_YOUR ASSIGNMENT_
In the entries that follow, the lines from the one with "dr_total_vias = 52700" through the one with "slew_headroom = 0.259" are the ones to write out, exactly and with both ends included. Nothing else should appear.

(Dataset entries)
[src/rtl/sha256_pkg.sv]
package sha256_pkg;

   typedef logic [31:0] word_type;
   typedef logic [7:0]  byte_type;

   localparam int unsigned BLOCK_BYTES = 64;
   localparam int unsigned HASH_WORDS  = 8;
   localparam int unsigned WIN_WORDS   = 16;
   localparam int unsigned ROUNDS      = 64;

   localparam byte_type PAD_MARK     = 8'h80;
   localparam logic [5:0] LEN_OFFSET = 6'd56;

   function automatic word_type rotr(input word_type x, input int unsigned n);
      rotr = (x >> n) | (x << (32 - n));
   endfunction

   function automatic word_type big_sigma0(input word_type x);
      big_sigma0 = rotr(x, 2) ^ rotr(x, 13) ^ rotr(x, 22);
   endfunction

   function automatic word_type big_sigma1(input word_type x);
      big_sigma1 = rotr(x, 6) ^ rotr(x, 11) ^ rotr(x, 25);
   endfunction

   function automatic word_type small_sigma0(input word_type x);
      small_sigma0 = rotr(x, 7) ^ rotr(x, 18) ^ (x >> 3);
   endfunction

   function automatic word_type small_sigma1(input word_type x);
      small_sigma1 = rotr(x, 17) ^ rotr(x, 19) ^ (x >> 10);
   endfunction

   function automatic word_type choose(input word_type x, input word_type y,
                                       input word_type z);
      choose = (x & y) ^ (~x & z);
   endfunction

   function automatic word_type majority(input word_type x, input word_type y,
                                         input word_type z);
      majority = (x & y) ^ (x & z) ^ (y & z);
   endfunction

   function automatic word_type init_hash(input logic [2:0] idx);
      case (idx)
         3'd0:    init_hash = 32'h6a09e667;
         3'd1:    init_hash = 32'hbb67ae85;
         3'd2:    init_hash = 32'h3c6ef372;
         3'd3:    init_hash = 32'ha54ff53a;
         3'd4:    init_hash = 32'h510e527f;
         3'd5:    init_hash = 32'h9b05688c;
         3'd6:    init_hash = 32'h1f83d9ab;
         default: init_hash = 32'h5be0cd19;
      endcase
   endfunction

   function automatic word_type round_const(input logic [5:0] idx);
      case (idx)
         6'd0:    round_const = 32'h428a2f98;
         6'd1:    round_const = 32'h71374491;
         6'd2:    round_const = 32'hb5c0fbcf;
         6'd3:    round_const = 32'he9b5dba5;
         6'd4:    round_const = 32'h3956c25b;
         6'd5:    round_const = 32'h59f111f1;
         6'd6:    round_const = 32'h923f82a4;
         6'd7:    round_const = 32'hab1c5ed5;
         6'd8:    round_const = 32'hd807aa98;
         6'd9:    round_const = 32'h12835b01;
         6'd10:   round_const = 32'h243185be;
         6'd11:   round_const = 32'h550c7dc3;
         6'd12:   round_const = 32'h72be5d74;
         6'd13:   round_const = 32'h80deb1fe;
         6'd14:   round_const = 32'h9bdc06a7;
         6'd15:   round_const = 32'hc19bf174;
         6'd16:   round_const = 32'he49b69c1;
         6'd17:   round_const = 32'hefbe4786;
         6'd18:   round_const = 32'h0fc19dc6;
         6'd19:   round_const = 32'h240ca1cc;
         6'd20:   round_const = 32'h2de92c6f;
         6'd21:   round_const = 32'h4a7484aa;
         6'd22:   round_const = 32'h5cb0a9dc;
         6'd23:   round_const = 32'h76f988da;
         6'd24:   round_const = 32'h983e5152;
         6'd25:   round_const = 32'ha831c66d;
         6'd26:   round_const = 32'hb00327c8;
         6'd27:   round_const = 32'hbf597fc7;
         6'd28:   round_const = 32'hc6e00bf3;
         6'd29:   round_const = 32'hd5a79147;
         6'd30:   round_const = 32'h06ca6351;
         6'd31:   round_const = 32'h14292967;
         6'd32:   round_const = 32'h27b70a85;
         6'd33:   round_const = 32'h2e1b2138;
         6'd34:   round_const = 32'h4d2c6dfc;
         6'd35:   round_const = 32'h53380d13;
         6'd36:   round_const = 32'h650a7354;
         6'd37:   round_const = 32'h766a0abb;
         6'd38:   round_const = 32'h81c2c92e;
         6'd39:   round_const = 32'h92722c85;
         6'd40:   round_const = 32'ha2bfe8a1;
         6'd41:   round_const = 32'ha81a664b;
         6'd42:   round_const = 32'hc24b8b70;
         6'd43:   round_const = 32'hc76c51a3;
         6'd44:   round_const = 32'hd192e819;
         6'd45:   round_const = 32'hd6990624;
         6'd46:   round_const = 32'hf40e3585;
         6'd47:   round_const = 32'h106aa070;
         6'd48:   round_const = 32'h19a4c116;
         6'd49:   round_const = 32'h1e376c08;
         6'd50:   round_const = 32'h2748774c;
         6'd51:   round_const = 32'h34b0bcb5;
         6'd52:   round_const = 32'h391c0cb3;
         6'd53:   round_const = 32'h4ed8aa4a;
         6'd54:   round_const = 32'h5b9cca4f;
         6'd55:   round_const = 32'h682e6ff3;
         6'd56:   round_const = 32'h748f82ee;
         6'd57:   round_const = 32'h78a5636f;
         6'd58:   round_const = 32'h84c87814;
         6'd59:   round_const = 32'h8cc70208;
         6'd60:   round_const = 32'h90befffa;
         6'd61:   round_const = 32'ha4506ceb;
         6'd62:   round_const = 32'hbef9a3f7;
         default: round_const = 32'hc67178f2;
      endcase
   endfunction

endpackage

[src/rtl/sha256_stream_hasher.sv]
// Channel   Dir  Handshake              Payload
// req       in   req_tvalid/req_tready  tdata: data_byte; tuser: byte_present;
//                                       tlast: message_end
// rsp       out  rsp_tvalid/rsp_tready  tdata: digest_word; tuser: word_index;
//                                       tlast: last_word
//
// One request per cycle while gathering bytes. The request that completes a
// 64-byte block holds req_tready low while the working variables are loaded
// from the hash memory, the 64 rounds run and the results are added back.
// At message end the padding is fed one byte per cycle, between compressions,
// through the same path (one or two extra blocks); each digest word then waits
// for rsp_tready. Reset clears control state and the hash valid bits only.
module sha256_stream_hasher (
   input  logic        clock,
   input  logic        reset,
   input  logic        req_tvalid,
   output logic        req_tready,
   input  logic [7:0]  req_tdata,   // [7:0] data_byte
   input  logic        req_tuser,   // [0] byte_present
   input  logic        req_tlast,
   output logic        rsp_tvalid,
   input  logic        rsp_tready,
   output logic [31:0] rsp_tdata,   // [31:0] digest_word
   output logic [2:0]  rsp_tuser,   // [2:0] word_index
   output logic        rsp_tlast
);

   localparam logic [2:0] ST_IDLE  = 3'd0;
   localparam logic [2:0] ST_PAD   = 3'd1;
   localparam logic [2:0] ST_LOAD  = 3'd2;
   localparam logic [2:0] ST_ROUND = 3'd3;
   localparam logic [2:0] ST_FINAL = 3'd4;
   localparam logic [2:0] ST_ORD   = 3'd5;
   localparam logic [2:0] ST_OLOAD = 3'd6;
   localparam logic [2:0] ST_OWAIT = 3'd7;

   localparam logic [1:0] RET_IDLE = 2'd0;
   localparam logic [1:0] RET_PAD  = 2'd1;
   localparam logic [1:0] RET_OUT  = 2'd2;

   localparam logic [3:0] STEP_LAST = 4'(sha256_pkg::HASH_WORDS);
   localparam logic [5:0] RND_LAST  = 6'(sha256_pkg::ROUNDS - 1);
   localparam logic [5:0] FILL_LAST = 6'(sha256_pkg::BLOCK_BYTES - 1);
   localparam logic [5:0] RND_SCHED = 6'(sha256_pkg::WIN_WORDS);

   logic [2:0]  state_ff, state_in;
   logic [1:0]  ret_ff, ret_in;
   logic [5:0]  fill_ff, fill_in;
   logic [60:0] count_ff, count_in;
   logic [23:0] part_ff, part_in;
   logic        mark_ff, mark_in;
   logic        lenph_ff, lenph_in;
   logic [3:0]  step_ff, step_in;
   logic [5:0]  rnd_ff, rnd_in;
   logic [2:0]  oidx_ff, oidx_in;
   sha256_pkg::word_type wv_ff [sha256_pkg::HASH_WORDS];
   sha256_pkg::word_type wv_in [sha256_pkg::HASH_WORDS];
   sha256_pkg::word_type win_ff [sha256_pkg::WIN_WORDS];
   sha256_pkg::word_type win_in [sha256_pkg::WIN_WORDS];

   logic        rsp_valid_ff, rsp_valid_in;
   logic [31:0] rsp_data_ff, rsp_data_in;
   logic [2:0]  rsp_idx_ff, rsp_idx_in;
   logic        rsp_last_ff, rsp_last_in;

   // block buffer: 16 big-endian words
   sha256_pkg::word_type bmem [sha256_pkg::WIN_WORDS];
   sha256_pkg::word_type bq_ff;
   logic [3:0]  brd_addr;

   // hash words; an entry not yet written reads as the initial value
   sha256_pkg::word_type hmem [sha256_pkg::HASH_WORDS];
   logic [7:0]  hval_ff, hval_in;
   sha256_pkg::word_type hq_ff;
   logic        hqv_ff;
   logic [2:0]  hqa_ff;
   logic [2:0]  hrd_addr;
   logic        hwr_en;
   logic [2:0]  hwr_addr;
   sha256_pkg::word_type hwr_data;
   sha256_pkg::word_type hword;

   logic        req_fire;
   logic        put_en;
   sha256_pkg::byte_type put_byte;
   logic        block_full;
   logic        len_sel;
   logic [63:0] len_bits;
   logic [63:0] len_shift;
   sha256_pkg::byte_type pad_byte;
   sha256_pkg::word_type sched_w;
   sha256_pkg::word_type round_w;
   sha256_pkg::word_type t1;
   sha256_pkg::word_type t2;

   assign req_tready = (state_ff == ST_IDLE);
   assign req_fire   = req_tvalid && req_tready;
   assign rsp_tvalid = rsp_valid_ff;
   assign rsp_tdata  = rsp_data_ff;
   assign rsp_tuser  = rsp_idx_ff;
   assign rsp_tlast  = rsp_last_ff;

   assign hword = hqv_ff ? hq_ff : sha256_pkg::init_hash(hqa_ff);

   // padding byte source
   assign len_bits  = {count_ff, 3'b000};
   assign len_shift = len_bits >> {~fill_ff[2:0], 3'b000};
   assign len_sel   = lenph_ff || (!mark_ff && (fill_ff == sha256_pkg::LEN_OFFSET));
   assign pad_byte  = mark_ff ? sha256_pkg::PAD_MARK :
                      (len_sel ? len_shift[7:0] : 8'h00);

   assign put_en     = (state_ff == ST_PAD) || (req_fire && req_tuser);
   assign put_byte   = (state_ff == ST_PAD) ? pad_byte : req_tdata;
   assign block_full = put_en && (fill_ff == FILL_LAST);

   // round datapath
   assign sched_w = sha256_pkg::small_sigma1(win_ff[14]) + win_ff[9]
                  + sha256_pkg::small_sigma0(win_ff[1]) + win_ff[0];
   assign round_w = (rnd_ff < RND_SCHED) ? bq_ff : sched_w;
   assign t1 = wv_ff[7] + sha256_pkg::big_sigma1(wv_ff[4])
             + sha256_pkg::choose(wv_ff[4], wv_ff[5], wv_ff[6])
             + sha256_pkg::round_const(rnd_ff) + round_w;
   assign t2 = sha256_pkg::big_sigma0(wv_ff[0])
             + sha256_pkg::majority(wv_ff[0], wv_ff[1], wv_ff[2]);

   assign brd_addr = (state_ff == ST_ROUND) ? (rnd_ff[3:0] + 4'd1) : 4'd0;

   always_comb begin
      state_in     = state_ff;
      ret_in       = ret_ff;
      fill_in      = fill_ff;
      count_in     = count_ff;
      part_in      = part_ff;
      mark_in      = mark_ff;
      lenph_in     = lenph_ff;
      step_in      = step_ff;
      rnd_in       = rnd_ff;
      oidx_in      = oidx_ff;
      wv_in        = wv_ff;
      win_in       = win_ff;
      hval_in      = hval_ff;
      rsp_valid_in = rsp_valid_ff;
      rsp_data_in  = rsp_data_ff;
      rsp_idx_in   = rsp_idx_ff;
      rsp_last_in  = rsp_last_ff;
      hrd_addr     = step_ff[2:0];
      hwr_en       = 1'b0;
      hwr_addr     = 3'(step_ff - 4'd1);
      hwr_data     = hword + wv_ff[0];

      if (put_en) begin
         fill_in = fill_ff + 6'd1;
         part_in = {part_ff[15:0], put_byte};
      end

      unique case (state_ff)
         ST_IDLE: begin
            if (req_fire) begin
               if (req_tuser) begin
                  count_in = count_ff + 61'd1;
               end
               if (req_tlast) begin
                  mark_in  = 1'b1;
                  lenph_in = 1'b0;
               end
               if (block_full) begin
                  state_in = ST_LOAD;
                  step_in  = 4'd0;
                  ret_in   = req_tlast ? RET_PAD : RET_IDLE;
               end else if (req_tlast) begin
                  state_in = ST_PAD;
               end
            end
         end
         ST_PAD: begin
            mark_in  = 1'b0;
            lenph_in = len_sel;
            if (block_full) begin
               state_in = ST_LOAD;
               step_in  = 4'd0;
               ret_in   = len_sel ? RET_OUT : RET_PAD;
            end
         end
         ST_LOAD: begin
            step_in = step_ff + 4'd1;
            if (step_ff != 4'd0) begin
               for (int j = 0; j < sha256_pkg::HASH_WORDS - 1; j++) begin
                  wv_in[j] = wv_ff[j + 1];
               end
               wv_in[sha256_pkg::HASH_WORDS - 1] = hword;
            end
            if (step_ff == STEP_LAST) begin
               state_in = ST_ROUND;
               rnd_in   = 6'd0;
            end
         end
         ST_ROUND: begin
            for (int j = 0; j < sha256_pkg::WIN_WORDS - 1; j++) begin
               win_in[j] = win_ff[j + 1];
            end
            win_in[sha256_pkg::WIN_WORDS - 1] = round_w;
            wv_in[0] = t1 + t2;
            wv_in[1] = wv_ff[0];
            wv_in[2] = wv_ff[1];
            wv_in[3] = wv_ff[2];
            wv_in[4] = wv_ff[3] + t1;
            wv_in[5] = wv_ff[4];
            wv_in[6] = wv_ff[5];
            wv_in[7] = wv_ff[6];
            rnd_in   = rnd_ff + 6'd1;
            if (rnd_ff == RND_LAST) begin
               state_in = ST_FINAL;
               step_in  = 4'd0;
            end
         end
         ST_FINAL: begin
            // read entry k while writing entry k-1: never the same entry
            step_in = step_ff + 4'd1;
            if (step_ff != 4'd0) begin
               hwr_en = 1'b1;
               hval_in[hwr_addr] = 1'b1;
               for (int j = 0; j < sha256_pkg::HASH_WORDS - 1; j++) begin
                  wv_in[j] = wv_ff[j + 1];
               end
            end
            if (step_ff == STEP_LAST) begin
               case (ret_ff)
                  RET_PAD: state_in = ST_PAD;
                  RET_OUT: begin
                     state_in = ST_ORD;
                     oidx_in  = 3'd0;
                  end
                  default: state_in = ST_IDLE;
               endcase
            end
         end
         ST_ORD: begin
            hrd_addr = oidx_ff;
            state_in = ST_OLOAD;
         end
         ST_OLOAD: begin
            hrd_addr     = oidx_ff;
            rsp_valid_in = 1'b1;
            rsp_data_in  = hword;
            rsp_idx_in   = oidx_ff;
            rsp_last_in  = (oidx_ff == 3'(sha256_pkg::HASH_WORDS - 1));
            state_in     = ST_OWAIT;
         end
         ST_OWAIT: begin
            hrd_addr = oidx_ff;
            if (rsp_tready) begin
               rsp_valid_in = 1'b0;
               if (rsp_last_ff) begin
                  hval_in  = '0;
                  count_in = '0;
                  fill_in  = '0;
                  state_in = ST_IDLE;
               end else begin
                  oidx_in  = oidx_ff + 3'd1;
                  state_in = ST_ORD;
               end
            end
         end
         default: state_in = ST_IDLE;
      endcase
   end

   always_ff @(posedge clock) begin
      if (reset) begin
         state_ff     <= ST_IDLE;
         ret_ff       <= RET_IDLE;
         fill_ff      <= '0;
         count_ff     <= '0;
         mark_ff      <= 1'b0;
         lenph_ff     <= 1'b0;
         step_ff      <= '0;
         rnd_ff       <= '0;
         oidx_ff      <= '0;
         hval_ff      <= '0;
         rsp_valid_ff <= 1'b0;
      end else begin
         state_ff     <= state_in;
         ret_ff       <= ret_in;
         fill_ff      <= fill_in;
         count_ff     <= count_in;
         mark_ff      <= mark_in;
         lenph_ff     <= lenph_in;
         step_ff      <= step_in;
         rnd_ff       <= rnd_in;
         oidx_ff      <= oidx_in;
         hval_ff      <= hval_in;
         rsp_valid_ff <= rsp_valid_in;
      end
   end

   always_ff @(posedge clock) begin
      part_ff     <= part_in;
      wv_ff       <= wv_in;
      win_ff      <= win_in;
      rsp_data_ff <= rsp_data_in;
      rsp_idx_ff  <= rsp_idx_in;
      rsp_last_ff <= rsp_last_in;
   end

   always_ff @(posedge clock) begin
      if (put_en && (fill_ff[1:0] == 2'd3)) begin
         bmem[fill_ff[5:2]] <= {part_ff, put_byte};
      end
      bq_ff <= bmem[brd_addr];
   end

   always_ff @(posedge clock) begin
      if (hwr_en) begin
         hmem[hwr_addr] <= hwr_data;
      end
      hq_ff  <= hmem[hrd_addr];
      hqv_ff <= hval_ff[hrd_addr];
      hqa_ff <= hrd_addr;
   end

   a_no_req_with_rsp: assert property (@(posedge clock) disable iff (reset)
      req_tready |-> !rsp_tvalid)
      else $error("request taken while a digest word is pending");

   a_rounds_empty_buffer: assert property (@(posedge clock) disable iff (reset)
      (state_ff == ST_ROUND) |-> (fill_ff == 6'd0))
      else $error("block buffer not empty during rounds");

   a_end_stalls: assert property (@(posedge clock) disable iff (reset)
      (req_tvalid && req_tready && req_tlast) |=> !req_tready)
      else $error("end of message did not start padding");

   a_last_word_idle: assert property (@(posedge clock) disable iff (reset)
      (rsp_tvalid && rsp_tready && rsp_tlast) |=> (req_tready && hval_ff == 8'd0))
      else $error("hasher did not restart after the last digest word");

endmodule

[config.mk]
export PLATFORM = sky130hd
export DESIGN_NAME = sha256_stream_hasher
export DESIGN_NICKNAME = d
export VERILOG_FILES = /design/src/rtl/sha256_pkg.sv /design/src/rtl/sha256_stream_hasher.sv
export SDC_FILE = /design/constraint.sdc
export NUM_CORES = 2
export LEC_CHECK = 0
export BUFFER_PORTS_ARGS = -buffer_cell sky130_fd_sc_hd__clkbuf_2
export CAP_MARGIN = 25
export CORE_UTILIZATION = 40
export CTS_CLUSTER_DIAMETER = 80
export CTS_CLUSTER_SIZE = 16
export DETAILED_ROUTE_END_ITERATION = 6
export MAX_ROUTING_LAYER = met4
export SETUP_SLACK_MARGIN = 0.2
export SYNTH_ARGS = -nofsm -noshare
export SYNTH_HDL_FRONTEND = slang
export SYNTH_SLANG_ARGS = --single-unit
[constraint.sdc]
create_clock -name clock -period 15.3 [get_ports clock]
set_clock_uncertainty 0.05 [all_clocks]
set_input_delay 3.825 -clock clock [delete_from_list [all_inputs] [get_ports clock]]
set_output_delay 3.825 -clock clock [all_outputs]
set_load 0.03 [all_outputs]
==> impl_metrics.ini <==
[clock_tree]
path_clk_slew_ps = 80
cts_tree = built
root_buffer = clkbuf_16
cts.sinks = 1792
clock_path_buffers = 3
cts_max_level = 4
clk_latency_ps = 830
ctsResizeCount = 0
cts_setup_buffers = 0
numCtsBuffers = 139
cts-hold-fix-buffers = 0

[global_route]
grt_pass1_vias = 50800
grt_first_pass_wirelength_um = 333000
grt-ovfl-total = 0
grt_antenna_before_repair = 11
track_usage = 0.216
grt_max_degree = 180

[power_and_ir_drop]
p_per_area_nw_per_um2 = 98.7
swShare = 0.213
p_comb_frac = 0.023
switchingPower_mw = 1.94
ir_drop_mv = 0.0930
pwr-share-clk = 0.389
p_leak_nw = 33.1
intPower_mw = 7.17
sequentialPowerShare = 0.587
finalPower_mw = 9.10

[setup_path]
crit_path_end_kind = register
reg2reg_setup_slack_ps = 3800
cpMostUsedCell = a21o_1
r2r-end = wv_ff[255]$_DFFE_PP_
critical_path_class = reg2reg
cpPeakStageDelay_ps = 820
worstPathMaxFanout = 6
crit_path_start = win_ff[44]$_DFFE_PP_
arrival_ps = 12100
cpMaxStageDelayCell = a2111oi_0
timing.rr.start = win_ff[44]$_DFFE_PP_
start_kind = register
r2r_cells = 43
cp-endpoint = wv_ff[255]$_DFFE_PP_
required_ps = 15900

[logic_synthesis]
synth_seq_area_share = 0.615
synth-seq-cells = 1792
synth_top_area_frac = 0.568
synth-main-ff-cell = edfxtp_1
syn_inst = 6879
synth_nets = 7261
syn-cell-area_um2 = 84400
synth.avg_cell_area_um2 = 12.3
synth_area_leaders = edfxtp_1 57%, nand2_1 5.2%, dfxtp_1 4.7%, fa_1 4.5%, ha_1 2.7%
synth_edf_count = 1596
yosys.area.top_type = edfxtp_1
synth.distinct_cells = 89
yosysWarningCount = 0
async_flop_share = 0

[routing]
via_per_inst = 5.42
drt-wirelength-per-cell_um = 23.0
final_antenna_net_count = 0
drc = 0
dr_total_vias = 52700
drt_pass1_iterations = 5
initialDrtViolationCount = 5294
routed_wl_um = 224000

[floorplanning]
initial_core_util = 0.403
pin_count = 52
num_rows = 168
core_um2 = 210000
dieArea_um2 = 213000
die_h_um = 461
fp.dieW_um = 461

[sta]
slew_headroom = 0.259
fin_crit_sh = 0.751
tightest_slew_ps = 1110
hold_viol = 0
rsz0062_at_grt = false
report.final.slew_viol_count = 0
fmax_mhz = 87.0
finalSetupTns_ps = 0
min_period_ps = 11500
finalWorstSetupSlack_ps = 3800
setup_viol_count_final = 0

[place]
place_ws_ps = 3990
hpwl_um = 147000
gp_congestion = 0.952
numPortBuffers = 51
placed_cells = 9486

[hold_path]
worstHoldPathType = reg2reg
min_from = win_ff[286]$_DFFE_PP_

[cells_and_area]
nFillCells = 19100
syn_to_final_growth_pct = 9.35
drive_above_1_share = 0.0804
seq_area_um2 = 51900
final_nets = 7207
multiInputGateArea_um2 = 29600
stdcell_count = 9722

[outcome]
status = finished, final reports clean

[run]
cap_violations = 0
-- power by group through the flow --
stage / sequential [mW] / clock [mW] / combinational [mW]
finish: 5.35 / 3.55 / 0.213
global route: 5.35 / 3.80 / 0.235
CTS: 5.35 / 3.64 / 0.212
detailed placement: 5.46 / 0 / 0.210
global placement: 5.45 / 0 / 0.208
floorplan: 5.44 / 0 / 0.150
-- synthesized netlist by cell type (all sizes together), types with 54 or more instances --
library cell  count
nand3           225
a21o            103
ha              180
a31oi            65
inv             492
a21oi           272
xor2            198
a211oi          139
nor2            261
xnor2           246
mux2             85
clkbuf          309
fa              188
o21ai           322
mux2i           155
edfxtp         1596
nand2          1182
buf              54
nor2b            87
dfxtp           196
-- flip-flops by register name, indices dropped and copies added (netlist names), 32 cells and up, named ones only --
signal,count
bmem,512
bq_ff,32
count_ff,61
hmem,256
hq_ff,32
rsp_tdata,32
win_ff,512
wv_ff,256
-- worst max-delay path, delay by kind of cell, from the launching register on --
family                   cells  cell delay [ps]
buffers and inverters        5              270
adder cells (fa/ha/maj)      9             3780
multiplexers                 1              170
flip-flops                   1              470
AND/OR/NAND/NOR              3              780
XOR/XNOR                     4              910
AO/OA/AOI/OAI               21             4900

_EXERCISE RESULT_
dr_total_vias = 52700
drt_pass1_iterations = 5
initialDrtViolationCount = 5294
routed_wl_um = 224000

[floorplanning]
initial_core_util = 0.403
pin_count = 52
num_rows = 168
core_um2 = 210000
dieArea_um2 = 213000
die_h_um = 461
fp.dieW_um = 461

[sta]
slew_headroom = 0.259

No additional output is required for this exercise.